[src/hdl/ihs_pkg.sv]
// Shared constants, payload types and job types for the integral histogram stream.
package ihs_pkg;

    localparam int PixW        = 8;
    localparam int CfgW        = 12;
    localparam int WidthReset  = 640;
    localparam int MaxWidthDef = 2048;

    localparam int Bins      = 32;
    localparam int BinShift  = 3;
    localparam int BinW      = $clog2(Bins);
    localparam int Bpr       = 8;
    localparam int BprW      = $clog2(Bpr);
    localparam int Groups    = Bins / Bpr;
    localparam int GroupW    = $clog2(Groups);
    localparam int OutGroupW = 2;

    localparam int RowW   = 12;
    localparam int RowMax = 4095;
    localparam int CntW   = 23;
    localparam int CumMax = 4194304;

    localparam int JobDepth = 4;
    localparam int ResDepth = 4;
    localparam int LevW     = $clog2(ResDepth + 1);

    typedef struct packed {
        logic [PixW-1:0] pixel;
        logic            frame_start;
    } t_in;

    typedef struct packed {
        logic [OutGroupW-1:0] bin_group;
        logic [CntW-1:0]      count_a;
        logic [CntW-1:0]      count_b;
        logic [CntW-1:0]      count_c;
        logic [CntW-1:0]      count_d;
        logic [CntW-1:0]      count_e;
        logic [CntW-1:0]      count_f;
        logic [CntW-1:0]      count_g;
        logic [CntW-1:0]      count_h;
        logic                 last_of_pixel;
    } t_out;

    typedef struct packed {
        logic first_row;
        logic clear_row;
    } t_job_ctl;

    typedef logic [Bpr-1:0][CntW-1:0] t_cnt_row;

endpackage

[src/hdl/ihs_fifo.sv]
// Small synchronous queue with level output.
module ihs_fifo import ihs_pkg::*; #(
    parameter int WIDTH = 8,
    parameter int DEPTH = 4
) (
    input  logic                         i_clk,
    input  logic                         i_rst_n,
    input  logic                         i_push,
    input  logic [WIDTH-1:0]             i_data,
    output logic                         o_full,
    input  logic                         i_pop,
    output logic                         o_empty,
    output logic [WIDTH-1:0]             o_data,
    output logic [$clog2(DEPTH+1)-1:0]   o_level
);

    localparam int PtrW = (DEPTH > 1) ? $clog2(DEPTH) : 1;
    localparam int LW   = $clog2(DEPTH + 1);

    logic [WIDTH-1:0] r_mem [DEPTH];
    logic [PtrW-1:0]  r_wr_ptr;
    logic [PtrW-1:0]  r_rd_ptr;
    logic [LW-1:0]    r_level;
    logic             w_wr;
    logic             w_rd;

    assign o_full  = (r_level == LW'(DEPTH));
    assign o_empty = (r_level == '0);
    assign o_data  = r_mem[r_rd_ptr];
    assign o_level = r_level;
    assign w_wr    = i_push && !o_full;
    assign w_rd    = i_pop && !o_empty;

    always_ff @(posedge i_clk) begin
        if (w_wr) begin
            r_mem[r_wr_ptr] <= i_data;
        end
    end

    always_ff @(posedge i_clk) begin
        if (!i_rst_n) begin
            r_wr_ptr <= '0;
            r_rd_ptr <= '0;
            r_level  <= '0;
        end else begin
            if (w_wr) begin
                r_wr_ptr <= (r_wr_ptr == PtrW'(DEPTH - 1)) ? '0 : r_wr_ptr + 1'b1;
            end
            if (w_rd) begin
                r_rd_ptr <= (r_rd_ptr == PtrW'(DEPTH - 1)) ? '0 : r_rd_ptr + 1'b1;
            end
            if (w_wr && !w_rd) begin
                r_level <= r_level + 1'b1;
            end else if (w_rd && !w_wr) begin
                r_level <= r_level - 1'b1;
            end
        end
    end

endmodule

[config.mk]
export PLATFORM = sky130hd
export DESIGN_NAME = ihs_fifo
export DESIGN_NICKNAME = d
export VERILOG_FILES = /design/src/hdl/ihs_pkg.sv /design/src/hdl/ihs_fifo.sv
export SDC_FILE = /design/constraint.sdc
export NUM_CORES = 1
export LEC_CHECK = 0
export BUFFER_PORTS_ARGS = -buffer_cell sky130_fd_sc_hd__buf_2
export CORE_UTILIZATION = 59
export CTS_CLUSTER_DIAMETER = 80
export DETAILED_ROUTE_END_ITERATION = 10
export PLACE_DENSITY = 0.82
export SLEW_MARGIN = 0
export SYNTH_ARGS = -nofsm -noshare
export SYNTH_HDL_FRONTEND = slang
export SYNTH_SLANG_ARGS = --single-unit
[constraint.sdc]
create_clock -name i_clk -period 3.99 [get_ports i_clk]
set_input_delay 0.1995 -clock i_clk [delete_from_list [all_inputs] [get_ports i_clk]]
set_output_delay 0.1995 -clock i_clk [all_outputs]
set_load 0.005 [all_outputs]
; ---- Word-level counts from Yosys, hierarchy flattened
; Memories as Yosys holds them, arrays and structs flattened. A register that Yosys moved wholly into a read port is not among the register bits.
; Index checks and enable logic that the tools add are counted.
[classes]
n_eq_ne = 3
addsub = 4
mux = 8
n_reduce_logical = 10
[op_table]
columns = cell, count
row1 = two-way mux 2 bit, 4
row2 = two-way mux 3 bit, 2
row3 = "adder 2 x 1 -> 2 bit, second input constant", 2
row4 = "equality test 2 bit, second input constant", 2
row5 = logical AND 1 bit, 4
row6 = logical NOT 1 bit, 4
row7 = "adder 3 x 1 -> 3 bit, second input constant", 1
row8 = "equality test 3 bit, second input constant", 1
row9 = logical NOT 3 bit, 1
row10 = "subtractor 3 x 1 -> 3 bit, second input constant", 1
row11 = two-way mux 1 bit, 2
row12 = nonzero test 2 bit, 1
[totals]
input_bits = 12
output_inout_bits = 13
reg_bits = 7
ramBits = 32
n_memories = 1
elab_cells = 29
[mem_list]
columns = memory, words, width, read_ports, rd_ports_with_merged_regs, write_ports, line
row1 = r_mem, 4, 8, 1, 1, 1, ihs_fifo.sv:20  ; logic [WIDTH-1:0] r_mem [DEPTH];

; ---- Longest topological paths before layout
[depth]
ltp_word = 7
depth_mapped = 9
depth_no_buf = 8

; ---- Worst setup path after synthesis
; No wires, ideal clock.
[synth_timing]
kind = flip-flop to flip-flop
from = register r_level[0] (netlist: o_level[0])
to = register r_level[2] (netlist: o_level[2])
slack_ns = 1.872
stages_incl_launch_ff = 8
arrival_ns = 2.042
period_less_slack_ns = 2.118
setup_time_ns = 0.076
t_required_ns = 3.914
path_cell_list = dfxtp_1 o31ai_1 ha_1 inv_1 fa_1 xor2_1 or3_1 a21boi_0
[synth_between]
elab_chain_cells = 6
[synth_lines]
columns = item, line
row1 = start: declaration, ihs_fifo.sv:23  ; logic [LW-1:0] r_level;
row2 = start signal: assignment, ihs_fifo.sv:53  ; r_level <= r_level + 1'b1;
row3 = start signal: assignment, ihs_fifo.sv:55  ; r_level <= r_level - 1'b1;
row4 = "parallel branches: the longest is 6 deep, another holds subtractor 3 x 1 -> 3 bit", --
; Several ways; the timed one is not identified. The select of a mux whose other input is x is not followed.
; A chain may end at the register's enable or synchronous reset.

; ---- Worst setup path in the final report
; Same ends and word-level chain as after synthesis.

==> flow_metrics.py <==
metrics = {
    "status": {
        "status": "completed",
    },
    "grt": {
        "grt_pass1_wl_mm": 3.77,
        "antenna_found_initial": 0,
        "grt_max_degree": 13,
        "grt_pass1_vias": 809,
        "grt_usage_pct": 20.3,
        "overflow": 0,
    },
    "synthesis": {
        "synth_area_mm2": 0.00163,
        "yosys.area_share.simple_pct": 6.60,
        "async_flop_share_pct": 0,
        "yosysUniqueCellTypes": 23,
        "synthAdderAreaFrac_pct": 5.83,
        "synth_edf_count": 32,
        "synth_compound_area_share_pct": 1.84,
        "syn_nets": 112,
        "synth.most_common_cell": "edfxtp_1",
        "ys_top_cells_by_count": "edfxtp_1, dfxtp_1, mux4_2",
        "synth_top_area_share_pct": 58.9,
        "synth-xor-area-share_pct": 1.07,
        "synth_warnings": 0,
        "yosys.area.top_type": "edfxtp_1",
        "synth_top_family_by_area": "multiplexers",
        "synth_ff_type": "edfxtp_1",
        "yosysSeqAreaShare_pct": 70.0,
        "synth.avg_cell_area_um2": 17.5,
        "synth_seq_cells": 41,
        "synth.area.top_cells": "edfxtp_1, dfxtp_1, mux4_2",
        "syn-instance-count": 93,
        "synthMuxAreaShare_pct": 12.9,
    },
    "clock_network": {
        "tritoncts": "built",
        "htreeDepth": 2,
        "clk_path_buf_depth": 2,
        "cts-hold-fix-buffers": 0,
        "clockRootBuffer": "clkbuf_4",
        "clk_pin_slew_worst_paths_ns": 0.12,
        "clock_latency_ns": 0.34,
        "cts_setup_buffers": 0,
        "cts_sinks": 41,
        "cts-buffers-inserted": 5,
        "cts-resized-gates": 0,
    },
    "die": {
        "start_util_pct": 64.1,
        "die_area_mm2": 0.00298,
        "fp.dieH_um": 54.6,
        "rows": 18,
        "core_area_mm2": 0.00254,
        "die_x_um": 54.6,
        "io_pins": 25,
    },
    "routing": {
        "first_pass_iters": 4,
        "drc": 0,
        "dr.first_iter.drc_count": 9,
        "ant_nets": 0,
        "vias_per_cell": 5.53,
        "wl_per_cell_um": 16.2,
        "num_vias": 835,
        "routed_wl_mm": 2.45,
    },
    "final_layout": {
        "final_area_mm2": 0.00182,
        "drive_above_1_share_pct": 33.1,
        "multi_input_area_um2": 460,
        "nNetsFinal": 139,
        "area_growth_pct": 11.7,
        "diodes": 0,
        "fillers": 166,
        "seqCellArea_mm2": 0.00114,
    },
    "timing": {
        "rsz0062_at_grt": "false",
        "timing.hold.ws_ns": 0.0695,
        "clock_skew_ns": 0.0110,
        "finalCriticalPeriod_ns": 2.36,
        "fin_crit_sh_pct": 59.1,
        "max_freq_mhz": 424,
        "worst_slew_pin_slew_ns": 0.523,
        "slew_violations": 0,
        "setup_viol": 0,
        "slew_headroom_pct": 64.8,
        "tns_ns": 0,
        "timing_hold_violations_final": 0,
    },
    "power_and_ir_drop": {
        "power.density_mw_per_mm2": 570,
        "power_uw": 1040,
        "vdd_drop_max_mv": 0.486,
        "leakagePower_uw": 0.000679,
    },
    "placed_design": {
        "gp_congestion": 0.654,
        "port_buffers": 24,
        "placedInstanceArea_mm2": 0.00177,
        "dp_hpwl_mm": 1.76,
    },
    "critical_path": {
        "critPathKind": "flip-flop to flip-flop",
        "startpoint": "o_level[0]$_SDFFE_PN0P_",
        "critPathRequiredTime_ns": 4.26,
        "worstSetupStartpointType": "flip-flop",
        "worstPathArrival_ns": 2.63,
        "reg2regPathDepth": 8,
        "reg2reg_to": "o_level[2]$_SDFFE_PN0P_",
        "r2r_setup_slack_ns": 1.63,
        "r2r_start": "o_level[0]$_SDFFE_PN0P_",
        "endpoint_kind": "flip-flop",
        "critPathMaxFanout": 7,
        "endpoint": "o_level[2]$_SDFFE_PN0P_",
    },
    "job": {
        "cap_violations": 0,
    },
    "worst_hold_path": {
        "min-delay-path-class": "input port to flip-flop",
    },
}
## flip-flops by register name (all words and copies together) (netlist names), named ones only
name	flops
r_mem	32
r_wr_ptr	2
r_rd_ptr	2
o_level	3
## critical path, cell delays in order, from the launching register on
cell,delay (ns)
dfxtp_1,0.51
nor3b_2,0.09
nor2b_1,0.38
ha_1,0.26
inv_1,0.06
fa_1,0.38
xor2_1,0.16
or3_1,0.30
a21boi_0,0.15
## layer usage
layer / track usage, % / part of all wire (%) / vias to the layer above
met5: 0 / 0 / -
met4: 7.69 / 1.6 / 0
met3: 8.89 / 5.0 / 6
met2: 32.5 / 52 / 19
met1: 24.2 / 42 / 407
li1: - / - / 403
## layout by cell type, fill, tap and decap left out, drive strengths merged, types with 5 or more instances in the layout
master / Yosys / routed
and2: 5 / 5
buf: 3 / 24
clkbuf: 1 / 6
dfxtp: 9 / 9
edfxtp: 32 / 32
ha: 6 / 6
mux4: 8 / 8
nand2: 6 / 6
## kinds of logic after synthesis
| family | after synthesis |
|---|---|
| AO/OA/AOI/OAI | 5 |
| XOR/XNOR | 2 |
| adder cells (fa/ha/maj) | 7 |
| buffers and inverters | 7 |
| flip-flops | 41 |
| multiplexers | 11 |
| AND/OR/NAND/NOR | 20 |
## metrics by stage
step           utilization (%)  setup WS (ns)  cells
5_1_grt                   71.6           1.46    151
3_5_place_dp              69.6           1.66    143
3_3_place_gp              69.6           1.78    143
2_1_floorplan                -           1.87     93
6_report                  71.6           1.63    151
4_1_cts                   71.6           1.62    151
## how the worst min path moves through the flow
stage	to	slack [ns]	from	cells past startpoint
2_1_floorplan	r_mem[0][0]$_DFFE_PP_	0.30	i_data[0]	0
3_3_place_gp	r_mem[0][1]$_DFFE_PP_	0.41	i_data[1]	1
3_5_place_dp	r_mem[2][7]$_DFFE_PP_	0.42	i_data[7]	1
4_1_cts	r_mem[1][7]$_DFFE_PP_	0.05	i_data[7]	1
5_1_grt	r_mem[2][3]$_DFFE_PP_	0.05	i_data[3]	1
6_report	r_mem[3][5]$_DFFE_PP_	0.07	i_data[5]	1
## power by group
group	switching (µW)	total, µW	internal [µW]	leakage, µW
Combinational	111	262	150	0.000279
Sequential	58.8	584	525	0.000367
Clock	126	193	67.2	0.0000320
## area by class of cell
class | instances | share of cell area (%)
Clock inverter | 2 | 0.549
Timing Repair Buffer | 24 | 6.59
Inverter | 3 | 0.618
Clock buffer | 6 | 2.27
Multi-Input combinational cell | 45 | 25.3
Tap cell | 30 | 2.06
Sequential cell | 41 | 62.6
Power figures use the tool's default switching activity.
+ + + + +
Produce the lines from the top of the listing through the "localparam int Groups" line exactly as they appear, with no additional output.

Output of the exercise:
[src/hdl/ihs_pkg.sv]
// Shared constants, payload types and job types for the integral histogram stream.
package ihs_pkg;

    localparam int PixW        = 8;
    localparam int CfgW        = 12;
    localparam int WidthReset  = 640;
    localparam int MaxWidthDef = 2048;

    localparam int Bins      = 32;
    localparam int BinShift  = 3;
    localparam int BinW      = $clog2(Bins);
    localparam int Bpr       = 8;
    localparam int BprW      = $clog2(Bpr);
    localparam int Groups    = Bins / Bpr;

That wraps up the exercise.